Work task:
Collect each line of the entries that holds the string "mapped".

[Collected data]

[Start of section]

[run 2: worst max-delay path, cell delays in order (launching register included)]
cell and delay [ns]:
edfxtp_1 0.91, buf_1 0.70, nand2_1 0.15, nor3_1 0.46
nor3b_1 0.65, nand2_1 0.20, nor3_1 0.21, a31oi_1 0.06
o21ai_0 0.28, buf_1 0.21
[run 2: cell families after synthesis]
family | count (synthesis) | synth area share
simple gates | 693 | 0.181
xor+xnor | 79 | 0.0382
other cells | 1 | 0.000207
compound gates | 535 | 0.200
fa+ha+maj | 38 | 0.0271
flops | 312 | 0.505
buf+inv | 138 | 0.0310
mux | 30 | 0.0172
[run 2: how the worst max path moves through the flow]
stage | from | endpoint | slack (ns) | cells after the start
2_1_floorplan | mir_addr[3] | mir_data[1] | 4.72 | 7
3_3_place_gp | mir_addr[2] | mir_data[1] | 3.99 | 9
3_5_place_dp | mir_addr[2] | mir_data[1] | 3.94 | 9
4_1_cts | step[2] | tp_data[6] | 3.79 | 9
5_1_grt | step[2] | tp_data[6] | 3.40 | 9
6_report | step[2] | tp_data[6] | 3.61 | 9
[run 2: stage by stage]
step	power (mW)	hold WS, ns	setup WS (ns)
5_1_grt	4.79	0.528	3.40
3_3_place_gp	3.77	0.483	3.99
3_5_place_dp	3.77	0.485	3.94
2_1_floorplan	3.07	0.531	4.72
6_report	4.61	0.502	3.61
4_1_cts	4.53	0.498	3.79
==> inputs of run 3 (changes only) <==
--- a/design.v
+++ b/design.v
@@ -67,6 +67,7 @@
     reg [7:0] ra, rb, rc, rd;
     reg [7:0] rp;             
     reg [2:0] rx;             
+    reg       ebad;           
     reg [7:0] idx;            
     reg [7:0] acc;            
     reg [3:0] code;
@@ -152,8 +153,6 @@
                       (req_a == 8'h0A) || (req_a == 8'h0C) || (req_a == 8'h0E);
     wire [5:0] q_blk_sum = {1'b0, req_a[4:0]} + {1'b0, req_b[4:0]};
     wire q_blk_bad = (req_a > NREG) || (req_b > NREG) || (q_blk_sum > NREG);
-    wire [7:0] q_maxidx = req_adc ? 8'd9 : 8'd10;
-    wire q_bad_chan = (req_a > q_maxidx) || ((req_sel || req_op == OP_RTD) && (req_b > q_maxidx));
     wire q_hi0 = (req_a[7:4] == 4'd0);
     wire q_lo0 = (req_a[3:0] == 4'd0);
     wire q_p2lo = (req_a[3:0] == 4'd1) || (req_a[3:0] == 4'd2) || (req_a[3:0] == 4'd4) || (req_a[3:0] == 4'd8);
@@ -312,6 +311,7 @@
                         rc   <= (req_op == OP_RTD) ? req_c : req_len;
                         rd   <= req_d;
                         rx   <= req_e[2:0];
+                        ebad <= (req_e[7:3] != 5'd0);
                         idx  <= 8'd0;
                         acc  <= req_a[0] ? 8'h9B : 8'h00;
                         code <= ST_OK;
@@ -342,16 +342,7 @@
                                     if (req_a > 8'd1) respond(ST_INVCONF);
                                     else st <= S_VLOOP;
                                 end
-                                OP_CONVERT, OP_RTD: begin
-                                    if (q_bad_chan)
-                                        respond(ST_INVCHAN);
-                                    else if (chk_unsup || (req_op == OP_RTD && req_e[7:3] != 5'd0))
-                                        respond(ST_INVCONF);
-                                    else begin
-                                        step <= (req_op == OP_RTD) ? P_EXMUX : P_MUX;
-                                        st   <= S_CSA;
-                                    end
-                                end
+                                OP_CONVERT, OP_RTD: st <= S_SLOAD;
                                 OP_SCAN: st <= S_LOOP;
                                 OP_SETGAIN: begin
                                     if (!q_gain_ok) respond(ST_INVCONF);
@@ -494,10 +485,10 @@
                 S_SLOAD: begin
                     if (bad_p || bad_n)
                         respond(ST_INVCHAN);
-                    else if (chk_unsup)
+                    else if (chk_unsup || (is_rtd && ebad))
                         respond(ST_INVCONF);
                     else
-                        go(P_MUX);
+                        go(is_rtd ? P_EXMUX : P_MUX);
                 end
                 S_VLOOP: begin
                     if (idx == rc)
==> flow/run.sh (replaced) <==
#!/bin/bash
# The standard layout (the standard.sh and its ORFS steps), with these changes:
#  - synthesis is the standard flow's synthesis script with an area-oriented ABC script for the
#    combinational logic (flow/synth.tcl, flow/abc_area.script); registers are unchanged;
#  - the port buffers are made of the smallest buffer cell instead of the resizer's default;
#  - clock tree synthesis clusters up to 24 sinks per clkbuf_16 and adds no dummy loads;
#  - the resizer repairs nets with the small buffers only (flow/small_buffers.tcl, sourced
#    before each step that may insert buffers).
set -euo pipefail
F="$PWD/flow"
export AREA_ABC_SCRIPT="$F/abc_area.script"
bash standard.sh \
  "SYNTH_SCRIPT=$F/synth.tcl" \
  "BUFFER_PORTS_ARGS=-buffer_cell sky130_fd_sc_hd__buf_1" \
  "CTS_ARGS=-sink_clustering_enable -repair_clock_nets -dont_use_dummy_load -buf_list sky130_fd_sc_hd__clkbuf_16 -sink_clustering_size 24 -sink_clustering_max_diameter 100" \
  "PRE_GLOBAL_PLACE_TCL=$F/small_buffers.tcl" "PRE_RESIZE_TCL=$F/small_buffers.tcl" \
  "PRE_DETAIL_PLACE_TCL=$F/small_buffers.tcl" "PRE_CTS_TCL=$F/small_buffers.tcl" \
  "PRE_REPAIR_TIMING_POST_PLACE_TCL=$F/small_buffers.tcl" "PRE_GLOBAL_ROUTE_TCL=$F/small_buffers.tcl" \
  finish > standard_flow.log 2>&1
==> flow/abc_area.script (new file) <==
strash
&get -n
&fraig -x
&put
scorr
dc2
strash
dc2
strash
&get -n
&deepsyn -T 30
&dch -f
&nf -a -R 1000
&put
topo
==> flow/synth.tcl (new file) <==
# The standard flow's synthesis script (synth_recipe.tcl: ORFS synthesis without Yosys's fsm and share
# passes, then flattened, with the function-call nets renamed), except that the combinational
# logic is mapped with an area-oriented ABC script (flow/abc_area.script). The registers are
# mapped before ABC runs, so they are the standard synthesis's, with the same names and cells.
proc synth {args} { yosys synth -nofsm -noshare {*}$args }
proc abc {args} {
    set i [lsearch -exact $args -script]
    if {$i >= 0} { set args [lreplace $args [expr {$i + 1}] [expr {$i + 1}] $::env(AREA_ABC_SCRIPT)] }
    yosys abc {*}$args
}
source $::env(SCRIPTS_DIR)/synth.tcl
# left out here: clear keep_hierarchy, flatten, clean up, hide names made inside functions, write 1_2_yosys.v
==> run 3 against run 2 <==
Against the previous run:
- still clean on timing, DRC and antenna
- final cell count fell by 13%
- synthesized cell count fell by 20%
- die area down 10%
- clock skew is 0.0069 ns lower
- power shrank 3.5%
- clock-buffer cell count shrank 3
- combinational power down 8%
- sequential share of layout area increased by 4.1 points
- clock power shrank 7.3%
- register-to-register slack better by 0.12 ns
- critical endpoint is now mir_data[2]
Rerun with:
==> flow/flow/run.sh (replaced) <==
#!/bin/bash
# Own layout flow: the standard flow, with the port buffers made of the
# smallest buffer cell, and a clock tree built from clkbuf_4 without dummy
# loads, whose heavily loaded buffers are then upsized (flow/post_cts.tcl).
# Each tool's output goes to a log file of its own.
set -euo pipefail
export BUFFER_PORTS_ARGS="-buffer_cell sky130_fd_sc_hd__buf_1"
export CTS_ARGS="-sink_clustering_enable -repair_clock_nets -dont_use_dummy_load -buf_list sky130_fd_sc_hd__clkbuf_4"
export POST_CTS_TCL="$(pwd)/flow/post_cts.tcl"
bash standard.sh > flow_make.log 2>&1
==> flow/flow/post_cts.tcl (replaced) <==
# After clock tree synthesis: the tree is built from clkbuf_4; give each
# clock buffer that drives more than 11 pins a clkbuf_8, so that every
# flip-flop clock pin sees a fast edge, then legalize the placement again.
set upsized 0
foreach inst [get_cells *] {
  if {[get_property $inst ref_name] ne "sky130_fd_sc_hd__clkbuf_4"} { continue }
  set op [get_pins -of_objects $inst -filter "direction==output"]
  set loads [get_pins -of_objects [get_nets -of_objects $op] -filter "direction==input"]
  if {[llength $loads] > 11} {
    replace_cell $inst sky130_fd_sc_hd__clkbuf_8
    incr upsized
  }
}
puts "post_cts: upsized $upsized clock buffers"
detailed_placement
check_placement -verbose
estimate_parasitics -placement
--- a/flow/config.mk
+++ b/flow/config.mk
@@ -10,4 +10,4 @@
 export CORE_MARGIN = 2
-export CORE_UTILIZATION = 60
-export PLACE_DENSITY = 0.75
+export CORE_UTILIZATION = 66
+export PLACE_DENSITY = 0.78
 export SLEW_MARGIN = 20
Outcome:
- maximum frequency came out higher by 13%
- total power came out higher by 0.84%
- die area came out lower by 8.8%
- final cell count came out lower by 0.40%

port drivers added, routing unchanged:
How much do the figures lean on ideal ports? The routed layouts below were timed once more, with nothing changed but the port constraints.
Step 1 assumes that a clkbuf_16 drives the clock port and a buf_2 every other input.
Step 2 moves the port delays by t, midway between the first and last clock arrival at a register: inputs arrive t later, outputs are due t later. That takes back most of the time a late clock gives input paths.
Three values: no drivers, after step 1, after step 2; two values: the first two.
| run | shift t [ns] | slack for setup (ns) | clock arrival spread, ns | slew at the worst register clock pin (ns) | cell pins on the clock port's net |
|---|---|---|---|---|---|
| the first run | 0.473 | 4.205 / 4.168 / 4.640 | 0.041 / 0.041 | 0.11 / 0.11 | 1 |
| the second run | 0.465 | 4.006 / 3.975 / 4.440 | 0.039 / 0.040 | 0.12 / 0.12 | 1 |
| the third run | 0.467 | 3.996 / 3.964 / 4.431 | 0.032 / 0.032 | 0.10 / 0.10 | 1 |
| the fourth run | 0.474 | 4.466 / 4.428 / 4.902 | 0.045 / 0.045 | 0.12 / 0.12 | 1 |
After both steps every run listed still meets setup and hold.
This design comes from an exercise in tuning for small area, a short achievable clock period and few clock cycles on the open sky130 flow, not from production work.
No run shown here included a check of the RTL's function; only the layout flow was run.
Power is estimated from default activity; no workload was simulated.

==> flow/design.v <==
module lhb_rx #(
    parameter FRAME_CAP = 100            
) (
    input  wire        clk,
    input  wire        rst,              
    input  wire        rx_valid,
    input  wire [7:0]  rx_data,
    output wire        rx_ready,
    output wire        m_valid,
    output wire [7:0]  m_data,
    output wire        m_last,
    output wire        m_empty,          
    input  wire        m_ready,
    output wire        e_valid,
    output wire [3:0]  e_code,
    output wire [7:0]  e_arg,
    output wire [15:0] e_len,
    output wire [3:0]  e_stat,
    input  wire        e_ready
);
    localparam RD_TAP   = FRAME_CAP - 1;     
    localparam RING_LEN = FRAME_CAP + 1;     
    localparam SW       = 7;                 
    localparam BQ_N     = 3;                 
    localparam [1:0] E_FRAME_OVERFLOW = 2'd1;
    localparam [1:0] E_SYNC_LOST      = 2'd2;
    localparam [1:0] E_DECODE_ERROR   = 2'd3;
    localparam [1:0] S_SEEK_START = 2'd0,
                     S_ACC        = 2'd1,
                     S_SEEK_END   = 2'd2;
    localparam [1:0] R_SEP  = 2'd0,          
                     R_PEND = 2'd1,          
                     R_BODY = 2'd2,          
                     R_SKIP = 2'd3;          
    reg  [8*RING_LEN-1:0] ring;
    wire [7:0] ring_last = ring[8*RING_LEN-1 -: 8];
    wire [7:0] rd_x      = ring[8*RD_TAP+7 -: 8];       
    wire [7:0] rd_nx     = ring[8*(RD_TAP-1)+7 -: 8];   
    reg        rdy_q;                    
    reg        ib_v;                     
    reg        ib_z;                     
    reg [7:0]  ib_d;
    reg [1:0]  ws;                       
    reg [6:0]  flen;                     
    reg [6:0]  wblk;                     
    reg        live;                     
    reg        wrapped;                  
    reg [SW-1:0] ostage;                 
    reg [SW-1:0] nstage;                 
    reg [1:0]  rmode;
    reg [6:0]  rblk;                     
    reg [5:0]  wseq, rseq;
    reg [6*BQ_N-1:0] bq;
    reg [BQ_N-1:0]   bq_v;               
    reg        mv_q, ml_q, me_q;
    reg [7:0]  md_q;
    reg        ev_q;
    reg [1:0]  ec_q;
    reg        es_q;
    reg [7:0]  ea_q;
    reg [6:0]  el_q;
    assign rx_ready = rdy_q;
    assign m_valid  = mv_q;
    assign m_data   = md_q;
    assign m_last   = ml_q;
    assign m_empty  = me_q;
    assign e_valid  = ev_q;
    assign e_code   = {2'b00, ec_q};
    assign e_arg    = ea_q;
    assign e_len    = {9'd0, el_q};
    assign e_stat   = {es_q, 3'b000};
    function [SW-1:0] inc_stage(input [SW-1:0] s);
        inc_stage = (s == RING_LEN-1) ? {SW{1'b0}} : s + 1'b1;
    endfunction
    wire midframe  = (ws == S_ACC) && (flen != 0);
    wire o_top     = (ostage == RING_LEN-1);
    wire n_top     = (nstage == RING_LEN-1);
    wire slot_free = !live || (!o_top && !wrapped);
    wire contig    = (nstage == 0);
    wire bq_full   = bq_v[BQ_N-1];
    wire blk_end   = (wblk == 7'd1);
    wire c_sync_lost = (ws == S_SEEK_START) && !ib_z;
    wire c_first     = (ws == S_ACC) && (flen == 0) && !ib_z;
    wire c_end       = midframe && ib_z;
    wire c_data      = midframe && !ib_z && (flen != FRAME_CAP);
    wire c_overflow  = midframe && !ib_z && (flen == FRAME_CAP);
    wire c_dec_err   = c_end && !blk_end;
    wire need_err    = c_sync_lost || c_dec_err || c_overflow;
    wire c_bad       = c_dec_err || c_overflow;
    wire w_ok = (!need_err || !ev_q) &&
                (!c_first || slot_free) &&
                (!midframe || ib_z || (slot_free && contig)) &&
                (!c_end || (slot_free && contig)) &&
                (!c_bad || !bq_full);
    wire w_take = ib_v && w_ok;
    wire wr_body = w_take && (c_first || c_data);
    wire wr_term = w_take && (c_end || c_overflow);
    wire wr_fill = !midframe && slot_free;
    wire wrote   = wr_body || wr_term || wr_fill;
    wire v_push  = wr_term;
    wire v_bad   = w_take && c_bad;
    wire e_raise = w_take && need_err;
    wire [6:0] blk_load = ib_d[7] ? 7'h7F : ib_d[6:0];
    wire at_tap  = live && (ostage == RD_TAP);
    wire x_zero  = (rd_x == 8'h00);
    wire nx_zero = (rd_nx == 8'h00);
    wire v_have  = (wseq != rseq);
    wire v_good  = !(bq_v[0] && bq[5:0] == rseq);
    wire r_one   = (rmode == R_SEP) && !x_zero && nx_zero;    
    wire r_need  = r_one || (rmode == R_PEND);                
    wire r_emit  = (r_need && v_good) || (rmode == R_BODY);
    wire r_nx_ok = !((rmode == R_SEP) && !x_zero && (nstage == RD_TAP));   
    wire r_can   = at_tap && (!r_need || v_have) && r_nx_ok;
    wire r_take  = r_can && (!r_emit || !mv_q || m_ready);
    wire v_pop   = r_take && r_need;
    wire bq_pop  = v_pop && !v_good;
    wire last_one  = (ostage == nstage);           
    wire live_d    = wrote || (live && !(r_take && last_one));
    wire [SW-1:0] ostage_d = (!live || (r_take && last_one)) ? {SW{1'b0}} :
                             r_take ? ostage : inc_stage(ostage);
    wire [SW-1:0] nstage_d = wrote ? {SW{1'b0}} : inc_stage(nstage);
    wire wrapped_d = !n_top && (wrapped || (live && o_top));
    wire [BQ_N-1:0] bq_v_d = bq_pop ? ({1'b0, bq_v[BQ_N-1:1]} | (v_bad ? bq_v : {BQ_N{1'b0}}))
                                    : v_bad ? {bq_v[BQ_N-2:0], 1'b1} : bq_v;
    wire free_c  = !(live && (ostage == RING_LEN-2) && !r_take) && !wrapped_d;
    wire cont_c  = wrote || n_top;
    wire ev_c    = e_raise || (ev_q && !e_ready);
    wire bq_c    = !bq_full && !(bq_v[BQ_N-2] && ib_v && midframe &&
                                 (ib_z ? !blk_end : (flen == FRAME_CAP)));
    wire rdy_d   = free_c && cont_c && !ev_c && bq_c;
    always @(posedge clk)
        ring <= {ring[8*(RING_LEN-1)-1:0],
                 wrote ? (wr_body ? ib_d : 8'h00) : ring_last};
    always @(posedge clk) begin
        if (w_take || !ib_v) begin
            ib_d <= rx_data;
            ib_z <= (rx_data == 8'h00);
        end
        if (bq_pop || v_bad) begin : bq_upd
            integer i;
            for (i = 0; i < BQ_N; i = i + 1)
                if (v_bad && (bq_pop ? (i == 0 ? bq_v[0] && !bq_v[1] : bq_v[i] && (i == BQ_N-1 || !bq_v[i+1]))
                                     : (i == 0 ? !bq_v[0] : bq_v[i-1] && !bq_v[i])))
                    bq[6*i +: 6] <= wseq;
                else if (bq_pop)
                    bq[6*i +: 6] <= (i == BQ_N-1) ? 6'd0 : bq[6*(i+1) +: 6];
        end
        if (r_take && r_emit) begin
            md_q <= (rblk == 7'd1) ? 8'h00 : rd_x;
            ml_q <= nx_zero;
            me_q <= (rmode == R_SEP);
        end
        if (e_raise) begin
            ec_q <= c_sync_lost ? E_SYNC_LOST : c_overflow ? E_FRAME_OVERFLOW : E_DECODE_ERROR;
            es_q <= c_dec_err;
            ea_q <= c_dec_err ? 8'h00 : ib_d;
            el_q <= c_sync_lost ? 7'd0 : c_overflow ? FRAME_CAP[6:0] : flen;
        end
    end
    always @(posedge clk) begin
        if (rst) begin
            rdy_q   <= 1'b1;
            ib_v    <= 1'b0;
            ws      <= S_SEEK_START;
            flen    <= 7'd0;
            wblk    <= 7'd1;
            live    <= 1'b0;
            wrapped <= 1'b0;
            ostage  <= {SW{1'b0}};
            nstage  <= {SW{1'b0}};
            rmode   <= R_SEP;
            rblk    <= 7'd1;
            wseq    <= 6'd0;
            rseq    <= 6'd0;
            bq_v    <= {BQ_N{1'b0}};
            mv_q    <= 1'b0;
            ev_q    <= 1'b0;
        end else begin
            rdy_q   <= rdy_d;
            ib_v    <= (rx_valid && rdy_q) || (ib_v && !w_take);
            if (w_take) begin
                case (ws)
                S_SEEK_START: ws <= ib_z ? S_ACC : S_SEEK_END;
                S_SEEK_END:   if (ib_z) ws <= S_SEEK_START;
                default:      if (c_end) ws <= S_SEEK_START;
                              else if (c_overflow) ws <= S_SEEK_END;
                endcase
                if (c_first || c_data)
                    flen <= flen + 1'b1;
                else if (c_end || c_overflow)
                    flen <= 7'd0;
                if (c_first || (c_data && blk_end))
                    wblk <= blk_load;
                else if (c_data)
                    wblk <= wblk - 1'b1;
            end
            live    <= live_d;
            wrapped <= wrapped_d;
            ostage  <= ostage_d;
            nstage  <= nstage_d;
            if (r_take) begin
                case (rmode)
                R_SEP: if (!x_zero && !nx_zero) begin
                    rmode <= R_PEND;
                    rblk  <= rd_x[6:0];
                end
                R_SKIP: if (x_zero) rmode <= R_SEP;
                default: begin   
                    if (rmode == R_PEND && !v_good)
                        rmode <= R_SKIP;
                    else begin
                        rmode <= nx_zero ? R_SEP : R_BODY;
                        rblk  <= (rblk == 7'd1) ? rd_x[6:0] : rblk - 1'b1;
                    end
                end
                endcase
            end
            if (v_push) wseq <= wseq + 1'b1;
            if (v_pop)  rseq <= rseq + 1'b1;
            bq_v <= bq_v_d;
            if (r_take && r_emit)
                mv_q <= 1'b1;
            else if (m_ready)
                mv_q <= 1'b0;
            ev_q <= ev_c;
        end
    end
endmodule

[End of section]

Response:
# logic is mapped with an area-oriented ABC script (flow/abc_area.script). The registers are
# mapped before ABC runs, so they are the standard synthesis's, with the same names and cells.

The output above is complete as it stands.